### ASSIGNED TASK
Below are the records; give again exactly the line with "-export CORE_UTILIZATION = 55", the line with "Relative to amber, the", and each line that lies between them, and nothing besides.

Start of DATA RECORDS

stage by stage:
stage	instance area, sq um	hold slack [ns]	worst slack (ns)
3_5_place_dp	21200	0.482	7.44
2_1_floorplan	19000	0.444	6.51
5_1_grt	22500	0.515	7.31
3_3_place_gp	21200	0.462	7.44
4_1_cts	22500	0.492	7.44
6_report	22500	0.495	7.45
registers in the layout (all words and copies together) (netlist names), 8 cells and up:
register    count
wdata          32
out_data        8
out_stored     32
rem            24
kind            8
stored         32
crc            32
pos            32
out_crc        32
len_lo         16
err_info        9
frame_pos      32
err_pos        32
This design comes from an exercise in tuning for small area on the open sky130 flow, not from production work.
Where RTL was checked, it was by simulation tests only, not by an equivalence proof against the original.
Power and IR drop assume default switching activity.

==> flow/design.v (excerpt) <==
module gasm_core #(
    parameter [31:0] OUT_ADDR        = 32'h0000_FF00,
    parameter [31:0] KBD_DATA_ADDR   = 32'h0000_FF04,
    parameter [31:0] KBD_STATUS_ADDR = 32'h0000_FF08,
    parameter [31:0] STACK_LO        = 32'h0000_E000,
    parameter [31:0] STACK_HI        = 32'h0000_F000
) (
    input  wire        clk,
    input  wire        rst,
    input  wire [31:0] entry,
    output reg         mem_valid,
    output reg         mem_we,
    output reg  [3:0]  mem_wstrb,
    output reg  [31:0] mem_addr,
    output reg  [31:0] mem_wdata,
    input  wire [31:0] mem_rdata,
    input  wire        mem_ready,
    output wire        boundary,
    input  wire        timer_tick,
    input  wire        kbd_valid,
    input  wire [7:0]  kbd_char,
    output reg         kbd_ack,
    output reg         out_valid,
    output reg  [7:0]  out_byte,
    output reg         halted,
    output reg         faulted,
    output reg  [2:0]  fault_reason,
    output reg  [31:0] fault_value
);
Size: roughly 2,600 cells after synthesis, roughly 790 flip-flops.
clock: 20.0 ns
lec_check: 0
abc_area: 1
cap_margin: 20
core_margin: 2
core_utilization: 30
cts_buf_list: sky130_fd_sc_hd__clkbuf_8
cts_cluster_size: 20
gpl_routability_driven: 1
place_density: 0.45
slew_margin: 20
run.sh (not shown) runs the stock make flow with config.mk's settings and CLKGATE_MAP_FILE= SYNTH_SCRIPT=/design/flow/synth_recipe.tcl, a recipe that flattens the netlist after the stock synthesis.
Next try:
==> flow/flow/run.sh (new file) <==
#!/bin/bash
# Standard ORFS layout, with two changes to how it is built:
#  - ports are buffered with the smallest buffer (sky130_fd_sc_hd__buf_1)
#  - the clock tree uses clkbuf_8 leaf clusters of at most 20 sinks and no dummy loads
set -euo pipefail
export BUFFER_PORTS_ARGS="-buffer_cell sky130_fd_sc_hd__buf_1"
export CTS_ARGS="-sink_clustering_enable -repair_clock_nets -dont_use_dummy_load -buf_list sky130_fd_sc_hd__clkbuf_8 -sink_clustering_size 30"
bash standard.sh > standard_flow.log 2>&1
==> flow/standard.sh (new file) <==
#!/bin/bash
# synth_recipe.tcl (not shown) runs the flow's synth.tcl, then flattens the netlist and writes it again
# the make line also repeats each setting of config.mk as NAME=value (left out here)
make -C /OpenROAD-flow-scripts/flow DESIGN_CONFIG=/design/flow/config.mk WORK_HOME=/design/flow/orfs CLKGATE_MAP_FILE= SYNTH_SCRIPT=/design/flow/synth_recipe.tcl "${@:-finish}"
Settings changed: CTS_BUF_LIST sky130_fd_sc_hd__clkbuf_8 to default, CTS_CLUSTER_SIZE 20 to default.
removed: flow/run.sh
The new run finished clean.
Final area went down by 6.5%.
Global-route usage went down by 0.54 points.
Cell count went down by about 2.3%.
Non-clock buffer count went down by 1.
Register-to-register slack improved by 400 ps.
Clock-buffer cell count went down by 25.
Die area does not change.
Next try:
--- a/flow/flow/run.sh
+++ b/flow/flow/run.sh
@@ -6,3 +6,3 @@
 export BUFFER_PORTS_ARGS="-buffer_cell sky130_fd_sc_hd__buf_1"
-export CTS_ARGS="-sink_clustering_enable -repair_clock_nets -dont_use_dummy_load -buf_list sky130_fd_sc_hd__clkbuf_8 -sink_clustering_size 30"
+export CTS_ARGS="-sink_clustering_enable -repair_clock_nets -dont_use_dummy_load -buf_list sky130_fd_sc_hd__clkbuf_16 -sink_clustering_size 40"
 bash standard.sh > standard_flow.log 2>&1
The new run produced a clean layout; register-to-register slack hardly moves; via count goes down by 0.82%; worst hold slack gets worse by 16 ps; worst setup slack gets better by 11 ps; utilization rises by 0.29 points; count of clock-buffer cells in the layout goes down by 48; clock power grows by about 10%; maximum frequency hardly moves; final area goes up by 0.85%; synthesized area does not change.
Next try:
--- a/flow/flow/run.sh
+++ b/flow/flow/run.sh
@@ -6,3 +6,3 @@
 export BUFFER_PORTS_ARGS="-buffer_cell sky130_fd_sc_hd__buf_1"
-export CTS_ARGS="-sink_clustering_enable -repair_clock_nets -dont_use_dummy_load -buf_list sky130_fd_sc_hd__clkbuf_16 -sink_clustering_size 40"
+export CTS_ARGS="-sink_clustering_enable -repair_clock_nets -dont_use_dummy_load -buf_list sky130_fd_sc_hd__clkbuf_8 -sink_clustering_size 20"
 bash standard.sh > standard_flow.log 2>&1
Global-route usage is higher by 0.22 points.
Cell area is lower by 0.85%.
Wire length is higher by 0.73%.
Hold slack gains 16 ps.
Total power is lower by 4.6%.
Cell count is higher by 1.3%.
First-iteration DRC count is higher by 9.8%.
No run of this note included a check of the RTL's function; only the layout flow was run.


## amber
gasm_core, a different RTL version from the one above (not shown whole).
Size: roughly 1900 cells after synthesis, about 200 I/O pins, roughly 23000 sq um of cells after synthesis.
==> flow/config.mk <==
export PLATFORM = sky130hd
export DESIGN_NAME = gasm_core
export DESIGN_NICKNAME = gasm_core
export VERILOG_FILES = /design/flow/design.v
export SDC_FILE = /design/flow/constraint.sdc
export NUM_CORES = 4
export LEC_CHECK = 0
export ABC_AREA = 1
export CAP_MARGIN = 20
export CORE_MARGIN = 2
export CORE_UTILIZATION = 55
export GPL_ROUTABILITY_DRIVEN = 1
export GPL_TIMING_DRIVEN = 0
export PLACE_DENSITY = 0.75
export SLEW_MARGIN = 20
==> flow/constraint.sdc <==
create_clock -name core_clock -period 20.0 [get_ports {clk}]
set_input_delay 4.0000 -clock core_clock [delete_from_list [all_inputs] [get_ports {clk}]]
set_output_delay 4.0000 -clock core_clock [all_outputs]
set_load 0.01 [all_outputs]
standard.sh (not shown) runs the stock make flow with config.mk's settings and CLKGATE_MAP_FILE= SYNTH_SCRIPT=/design/flow/synth_recipe.tcl, a recipe that flattens the netlist after the stock synthesis.
==> flow/flow/run.sh <==
#!/bin/bash
# Standard ORFS layout, with three changes to how it is built:
#  - after the standard synthesis, the combinational logic between the registers is
#    re-mapped with an area-oriented ABC script (flow/remap.abc); the registers,
#    their names and cell types, and the ports are left as the standard synthesis made them
#  - ports are buffered with the smallest buffer (sky130_fd_sc_hd__buf_1)
#  - the clock tree uses clkbuf_4 leaf clusters of at most 9 sinks within 60 um, and no dummy loads
set -euo pipefail
export BUFFER_PORTS_ARGS="-buffer_cell sky130_fd_sc_hd__buf_1"
export CTS_ARGS="-sink_clustering_enable -repair_clock_nets -dont_use_dummy_load -buf_list sky130_fd_sc_hd__clkbuf_4 -sink_clustering_size 8 -sink_clustering_max_diameter 60 -sink_buffer_max_cap_derate 1.0"

HERE=$PWD
RES=$HERE/orfs/results/$FLOW_PLATFORM/gasm_core/base
LIB=$FLOW_HOME/platforms/$FLOW_PLATFORM/lib/sky130_fd_sc_hd__tt_025C_1v80.lib

# 1. standard synthesis
bash standard.sh $RES/1_2_yosys.v > synth_standard.log 2>&1
cp $RES/1_2_yosys.v $HERE/synth_standard.v

# 2. re-map the combinational logic; sequential cells stay as black boxes
SEQ=$(grep -oE "sky130_fd_sc_hd__[a-z0-9_]+" $HERE/synth_standard.v | sort -u | grep -E "__(s?e?df|dl|sdl)" | tr '\n' ' ')
DU=$(sed -n '/DONT_USE_CELLS += /,/^#/p' $FLOW_HOME/platforms/$FLOW_PLATFORM/config.mk | grep -oE "sky130_fd_sc_hd__[a-z0-9_]+" | sed 's/^/-dont_use /' | tr '\n' ' ')
cat > $HERE/remap.ys <<EOY
read_liberty -ignore_miss_func $LIB
blackbox $SEQ
read_verilog $HERE/synth_standard.v
hierarchy -top $FLOW_TOP
flatten
opt_clean
abc -script $HERE/flow/remap.abc -liberty $LIB $DU
opt_clean -purge
hilomap -singleton -hicell sky130_fd_sc_hd__conb_1 HI -locell sky130_fd_sc_hd__conb_1 LO
splitnets
opt_clean -purge
stat -liberty $LIB
write_verilog -noattr -nohex -nodec $HERE/synth_remap.v
EOY
yosys -s $HERE/remap.ys > remap.log 2>&1
cp $HERE/synth_remap.v $RES/1_2_yosys.v

# 3. the rest of the standard layout on the re-mapped netlist
bash standard.sh > standard_flow.log 2>&1
==> flow/flow/remap.abc <==
strash
&get -n
&deepsyn -T 20
&dch -f
&nf -a -R 1000
&put
Modified inputs, quartz compared to amber
diff --git a/flow/flow/run.sh b/flow/flow/run.sh
--- a/flow/flow/run.sh
+++ b/flow/flow/run.sh
@@ -10 +10 @@
-export CTS_ARGS="-sink_clustering_enable -repair_clock_nets -dont_use_dummy_load -buf_list sky130_fd_sc_hd__clkbuf_4 -sink_clustering_size 8 -sink_clustering_max_diameter 60 -sink_buffer_max_cap_derate 1.0"
+export CTS_ARGS="-sink_clustering_enable -repair_clock_nets -dont_use_dummy_load -buf_list sky130_fd_sc_hd__clkbuf_4 -sink_clustering_size 9 -sink_clustering_max_diameter 60 -sink_buffer_max_cap_derate 1.0"
diff --git a/flow/config.mk b/flow/config.mk
--- a/flow/config.mk
+++ b/flow/config.mk
@@ -11 +11 @@
-export CORE_UTILIZATION = 55
+export CORE_UTILIZATION = 30
@@ -14 +14 @@
-export PLACE_DENSITY = 0.75
+export PLACE_DENSITY = 0.45
Results
From amber to quartz the numbers moved as follows: total routing resource utilization after global routing shows a reduction of 11 points, total chip power rose about 1%, worst path setup slack after routing increased 0.36 ns, effective utilization at floorplan decreased 25 points.
Comparing quartz and amber, the higher shortest clock period the worst path allows after layout was measured on amber.
Relative to amber, the detailed-route wire length of quartz is higher by about 10%.
Largest net degree at the start of global routing, quartz and amber: smaller value in quartz
Changes observed in quartz relative to amber: combinational power rose about 2%, area growth from synthesis to layout rose 2.8 points.
state[1] as the critical path launch point was reported by quartz, and ph[2] by amber.
From an optimization exercise on the open Yosys and OpenROAD flow, aimed at small area, a short achievable clock period and few clock cycles; shortcuts taken in it are not production practice. At most, simulation tests tie the RTL to the original design; equivalence was not proved. Power is estimated from default activity; no workload was simulated.

==> flow/design.v <==
module i2b_lutgen (
    input  wire        clk,
    input  wire        rst,         
    input  wire        start,       
    input  wire [15:0] amount,      
    output reg         busy,
    output reg         out_valid,
    output reg  [7:0]  out_idx,
    output reg  [7:0]  out_val
);
    reg         idle, s1, s2, s3, div, fix, fix2, k0, wa, wb;
    reg         dl;        
    reg         stp;       
    reg         dvs;       
    reg         dvf;       
    reg         szc;       
    reg  [2:0]  cnt;       
    reg  [24:0] R;         
    reg         nsg;       
    reg  [7:0]  F;         
    reg  [23:0] Z;         
    reg  [23:0] Y;         
    reg  [7:0]  qk;        
    reg         sat;       
    reg         big;       
    reg         dsg;       
    wire        go   = idle & start & ~busy;
    wire        neg  = nsg;
    wire        step = stp;
    wire        sy   = s1 | (stp & neg);
    wire        sz   = szc | (s3 & dsg) | (dvs & ~neg);
    wire        snz  = (s3 & ~dsg) | (dvf & neg);          
    wire [25:0] OP   = ({26{sy}}  & {2'b00, Y})
                     | ({26{sz}}  & {2'b11, Z})
                     | ({26{snz}} & {2'b00, ~Z});
    wire [25:0] sum  = {R[24], R} + OP + {25'd0, s3 | (dvf & neg) | (s2 & ~dsg)};
    wire [7:0]  Q    = fix2 ? {{7{~dsg}}, 1'b1} : qk;
    wire [8:0]  Fs   = {F[7], F} + {Q[7], Q} + {8'd0, step & ~neg};
    wire        ovf  = ~Fs[8] & Fs[7];
    wire signed [15:0] a = R[15:0];
    wire        big_n = (a >= 16'sd255) && (a <= 16'sd263);
    wire [16:0] g     = sum[16:0] ^ {17{dsg}};
    wire [7:0]  idx_n = ~out_idx + {7'd0, wb};
    wire        pos   = wb ^ dsg;
    wire        S     = sat | big;
    wire        nz    = (R != {1'b1, Z});
    wire [7:0]  vpos  = {~F[7], F[6:0]};
    wire [7:0]  vneg  = (~F + {7'd0, ~nz}) ^ 8'h80;
    wire [7:0]  val   = pos ? (S ? 8'd255 : vpos) : (S ? 8'd0 : vneg);
    wire        last  = wa & (out_idx == 8'd255);      
    always @(posedge clk) begin
        if (rst) begin
            idle <= 1'b1;
            s1 <= 1'b0; s2 <= 1'b0; s3 <= 1'b0; div <= 1'b0; fix <= 1'b0;
            fix2 <= 1'b0; k0 <= 1'b0; wa <= 1'b0; wb <= 1'b0;
            busy <= 1'b0; out_valid <= 1'b0;
        end else begin
            idle      <= (idle & ~go) | last;
            s1        <= go;
            s2        <= s1;
            s3        <= s2;
            div       <= s3 | (div & ~dl);
            fix       <= dl;
            fix2      <= fix;
            k0        <= fix2;
            wa        <= k0 | wb;
            wb        <= wa & ~last;
            busy      <= go | (~idle & ~last) | last;
            out_valid <= k0 | wa | wb;
        end
        stp <= ~rst & (fix2 | (wa & ~last));
        dvs <= ~rst & (s3 | (div & ~dl) | fix2 | (wa & ~last));
        dvf <= ~rst & (s3 | div);
        szc <= ~rst & (s1 | fix);
    end
    always @(posedge clk) begin
        cnt     <= div ? cnt + 3'd1 : 3'd0;
        dl      <= div & (cnt == 3'd5);
        out_idx <= (wa | wb) ? idx_n : 8'd128;
        out_val <= (wa | wb) ? val : 8'd128;
        R       <= idle ? {{9{amount[15]}}, amount}
                 : s2   ? {g, 8'h00}
                 : s3   ? {12'd0, Y[16:4]}                   
                 : (div & ~dl) ? {sum[23:0], F[6]}
                 : sum[24:0];
        nsg     <= ~s3 & sum[24];
        if (s3)        F <= {1'b0, Y[3:0], 3'b100};         
        else if (div | fix) F <= {1'b0, F[5:0], ~nsg};   
        else if (fix2) F <= 8'd0;
        else if (step) F <= Fs[7:0];
        if (fix2)      sat <= 1'b0;
        else if (step) sat <= sat | ovf;
        if (fix2)      qk  <= Fs[7:0];
        if (idle) begin
            Y   <= 24'd33022;
            Z   <= 24'hff7dfe;            
            dsg <= ($signed(amount) > 16'sd259);
        end
        if (s1) begin
            Y   <= {7'd0, sum[16:0]};     
            big <= big_n;
        end
        if (s2) Z <= sum[23:0];           
        if (s3) Z <= sum[23:0];           
        if (fix)  Y <= sum[23:0];         
        if (fix2) Z <= sum[23:0];         
    end
endmodule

End of DATA RECORDS

### ANSWER BELOW
-export CORE_UTILIZATION = 55
+export CORE_UTILIZATION = 30
@@ -14 +14 @@
-export PLACE_DENSITY = 0.75
+export PLACE_DENSITY = 0.45
Results
From amber to quartz the numbers moved as follows: total routing resource utilization after global routing shows a reduction of 11 points, total chip power rose about 1%, worst path setup slack after routing increased 0.36 ns, effective utilization at floorplan decreased 25 points.
Comparing quartz and amber, the higher shortest clock period the worst path allows after layout was measured on amber.
Relative to amber, the detailed-route wire length of quartz is higher by about 10%.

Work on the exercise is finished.